_Task item_.
The entries need to be copied exactly.

::::::::

## src/rtl/hs_in_pkg.sv

```systemverilog
package hs_in_pkg;

   // Events seen by a handshake flag in one clock cycle.
   typedef struct packed {
      logic entry;    // return to idle on mode entry
      logic capture;  // strobe falling edge detected
      logic read;     // host consumed the byte
   } hs_evt_t;

   // Priority: mode entry clears, capture sets, read clears, else hold.
   function automatic logic hs_flag_next(input hs_evt_t ev, input logic cur);
      logic nxt;
      if (ev.entry)
         nxt = 1'b0;
      else if (ev.capture)
         nxt = 1'b1;
      else if (ev.read)
         nxt = 1'b0;
      else
         nxt = cur;
      return nxt;
   endfunction

endpackage

```

## src/rtl/hs_strobe_sync.sv

```systemverilog
module hs_strobe_sync #(
   parameter int STAGES = 2
) (
   input  logic clk,
   input  logic rst_n,
   input  logic stb_n,
   output logic fall
);
   localparam int LAST = STAGES - 1;

   logic [LAST:0] chain;
   logic          prev;

   initial begin
      if (STAGES < 2) $fatal(1, "hs_strobe_sync: STAGES must be at least 2");
   end

   // Idle level of the strobe is high, so every stage resets high.
   always_ff @(posedge clk or negedge rst_n) begin
      if (!rst_n)
         chain[0] <= 1'b1;
      else
         chain[0] <= stb_n;
   end

   for (genvar s = 1; s < STAGES; s++) begin : g_stage
      always_ff @(posedge clk or negedge rst_n) begin
         if (!rst_n)
            chain[s] <= 1'b1;
         else
            chain[s] <= chain[s-1];
      end
   end

   always_ff @(posedge clk or negedge rst_n) begin
      if (!rst_n)
         prev <= 1'b1;
      else
         prev <= chain[LAST];
   end

   assign fall = prev & ~chain[LAST];

endmodule

```

## src/rtl/hs_data_latch.sv

```systemverilog
module hs_data_latch #(
   parameter int WIDTH = 8
) (
   input  logic             clk,
   input  logic             rst_n,
   input  logic             load,
   input  logic [WIDTH-1:0] d,
   output logic [WIDTH-1:0] q
);
   initial begin
      if (WIDTH < 1) $fatal(1, "hs_data_latch: WIDTH must be positive");
   end

   always_ff @(posedge clk or negedge rst_n) begin
      if (!rst_n)
         q <= '0;
      else if (load)
         q <= d;
   end

endmodule

```

## src/rtl/hs_req_flag.sv

```systemverilog
module hs_req_flag
   import hs_in_pkg::*;
#(
   parameter bit GATED = 1'b0
) (
   input  logic    clk,
   input  logic    rst_n,
   input  hs_evt_t ev,
   input  logic    gate,
   output logic    q
);
   logic nxt;

   if (GATED) begin : g_gated
      // A low gate forces the flag low. Only a fresh capture can set it again.
      always_comb nxt = gate ? hs_flag_next(ev, q) : 1'b0;
   end else begin : g_plain
      logic unused_gate;
      assign unused_gate = gate;
      always_comb nxt = hs_flag_next(ev, q);
   end

   always_ff @(posedge clk or negedge rst_n) begin
      if (!rst_n)
         q <= 1'b0;
      else
         q <= nxt;
   end

endmodule

```

## src/rtl/hs_in_port.sv

```systemverilog
module hs_in_port
   import hs_in_pkg::*;
#(
   parameter int DATA_W      = 8,
   parameter int SYNC_STAGES = 2
) (
   input  logic              clk,
   input  logic              rst_n,
   input  logic              stb_n,
   input  logic [DATA_W-1:0] pin_data,
   input  logic              rd_strobe,
   input  logic              irq_en,
   input  logic              mode_enter,
   output logic [DATA_W-1:0] rd_data,
   output logic              buf_full,
   output logic              irq
);
   logic    strobe_fall;
   hs_evt_t ev;

   hs_strobe_sync #(.STAGES(SYNC_STAGES)) u_sync (
      .clk   (clk),
      .rst_n (rst_n),
      .stb_n (stb_n),
      .fall  (strobe_fall)
   );

   // The pins are sampled in the cycle the edge is detected. Mode entry keeps the byte.
   hs_data_latch #(.WIDTH(DATA_W)) u_latch (
      .clk   (clk),
      .rst_n (rst_n),
      .load  (strobe_fall),
      .d     (pin_data),
      .q     (rd_data)
   );

   always_comb begin
      ev.entry   = mode_enter;
      ev.capture = strobe_fall;
      ev.read    = rd_strobe;
   end

   hs_req_flag #(.GATED(1'b0)) u_full (
      .clk   (clk),
      .rst_n (rst_n),
      .ev    (ev),
      .gate  (1'b1),
      .q     (buf_full)
   );

   hs_req_flag #(.GATED(1'b1)) u_irq (
      .clk   (clk),
      .rst_n (rst_n),
      .ev    (ev),
      .gate  (irq_en),
      .q     (irq)
   );

endmodule

```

::::::::

_Answer to this task_.
## src/rtl/hs_in_pkg.sv

```systemverilog
package hs_in_pkg;

   // Events seen by a handshake flag in one clock cycle.
   typedef struct packed {
      logic entry;    // return to idle on mode entry
      logic capture;  // strobe falling edge detected
      logic read;     // host consumed the byte
   } hs_evt_t;

   // Priority: mode entry clears, capture sets, read clears, else hold.
   function automatic logic hs_flag_next(input hs_evt_t ev, input logic cur);
      logic nxt;
      if (ev.entry)
         nxt = 1'b0;
      else if (ev.capture)
         nxt = 1'b1;
      else if (ev.read)
         nxt = 1'b0;
      else
         nxt = cur;
      return nxt;
   endfunction

endpackage

```

## src/rtl/hs_strobe_sync.sv

```systemverilog
module hs_strobe_sync #(
   parameter int STAGES = 2
) (
   input  logic clk,
   input  logic rst_n,
   input  logic stb_n,
   output logic fall
);
   localparam int LAST = STAGES - 1;

   logic [LAST:0] chain;
   logic          prev;

   initial begin
      if (STAGES < 2) $fatal(1, "hs_strobe_sync: STAGES must be at least 2");
   end

   // Idle level of the strobe is high, so every stage resets high.
   always_ff @(posedge clk or negedge rst_n) begin
      if (!rst_n)
         chain[0] <= 1'b1;
      else
         chain[0] <= stb_n;
   end

   for (genvar s = 1; s < STAGES; s++) begin : g_stage
      always_ff @(posedge clk or negedge rst_n) begin
         if (!rst_n)
            chain[s] <= 1'b1;
         else
            chain[s] <= chain[s-1];
      end
   end

   always_ff @(posedge clk or negedge rst_n) begin
      if (!rst_n)
         prev <= 1'b1;
      else
         prev <= chain[LAST];
   end

   assign fall = prev & ~chain[LAST];

endmodule

```

## src/rtl/hs_data_latch.sv

```systemverilog
module hs_data_latch #(
   parameter int WIDTH = 8
) (
   input  logic             clk,
   input  logic             rst_n,
   input  logic             load,
   input  logic [WIDTH-1:0] d,
   output logic [WIDTH-1:0] q
);
   initial begin
      if (WIDTH < 1) $fatal(1, "hs_data_latch: WIDTH must be positive");
   end

   always_ff @(posedge clk or negedge rst_n) begin
      if (!rst_n)
         q <= '0;
      else if (load)
         q <= d;
   end

endmodule

```

## src/rtl/hs_req_flag.sv

```systemverilog
module hs_req_flag
   import hs_in_pkg::*;
#(
   parameter bit GATED = 1'b0
) (
   input  logic    clk,
   input  logic    rst_n,
   input  hs_evt_t ev,
   input  logic    gate,
   output logic    q
);
   logic nxt;

   if (GATED) begin : g_gated
      // A low gate forces the flag low. Only a fresh capture can set it again.
      always_comb nxt = gate ? hs_flag_next(ev, q) : 1'b0;
   end else begin : g_plain
      logic unused_gate;
      assign unused_gate = gate;
      always_comb nxt = hs_flag_next(ev, q);
   end

   always_ff @(posedge clk or negedge rst_n) begin
      if (!rst_n)
         q <= 1'b0;
      else
         q <= nxt;
   end

endmodule

```

## src/rtl/hs_in_port.sv

```systemverilog
module hs_in_port
   import hs_in_pkg::*;
#(
   parameter int DATA_W      = 8,
   parameter int SYNC_STAGES = 2
) (
   input  logic              clk,
   input  logic              rst_n,
   input  logic              stb_n,
   input  logic [DATA_W-1:0] pin_data,
   input  logic              rd_strobe,
   input  logic              irq_en,
   input  logic              mode_enter,
   output logic [DATA_W-1:0] rd_data,
   output logic              buf_full,
   output logic              irq
);
   logic    strobe_fall;
   hs_evt_t ev;

   hs_strobe_sync #(.STAGES(SYNC_STAGES)) u_sync (
      .clk   (clk),
      .rst_n (rst_n),
      .stb_n (stb_n),
      .fall  (strobe_fall)
   );

   // The pins are sampled in the cycle the edge is detected. Mode entry keeps the byte.
   hs_data_latch #(.WIDTH(DATA_W)) u_latch (
      .clk   (clk),
      .rst_n (rst_n),
      .load  (strobe_fall),
      .d     (pin_data),
      .q     (rd_data)
   );

   always_comb begin
      ev.entry   = mode_enter;
      ev.capture = strobe_fall;
      ev.read    = rd_strobe;
   end

   hs_req_flag #(.GATED(1'b0)) u_full (
      .clk   (clk),
      .rst_n (rst_n),
      .ev    (ev),
      .gate  (1'b1),
      .q     (buf_full)
   );

   hs_req_flag #(.GATED(1'b1)) u_irq (
      .clk   (clk),
      .rst_n (rst_n),
      .ev    (ev),
      .gate  (irq_en),
      .q     (irq)
   );

endmodule

```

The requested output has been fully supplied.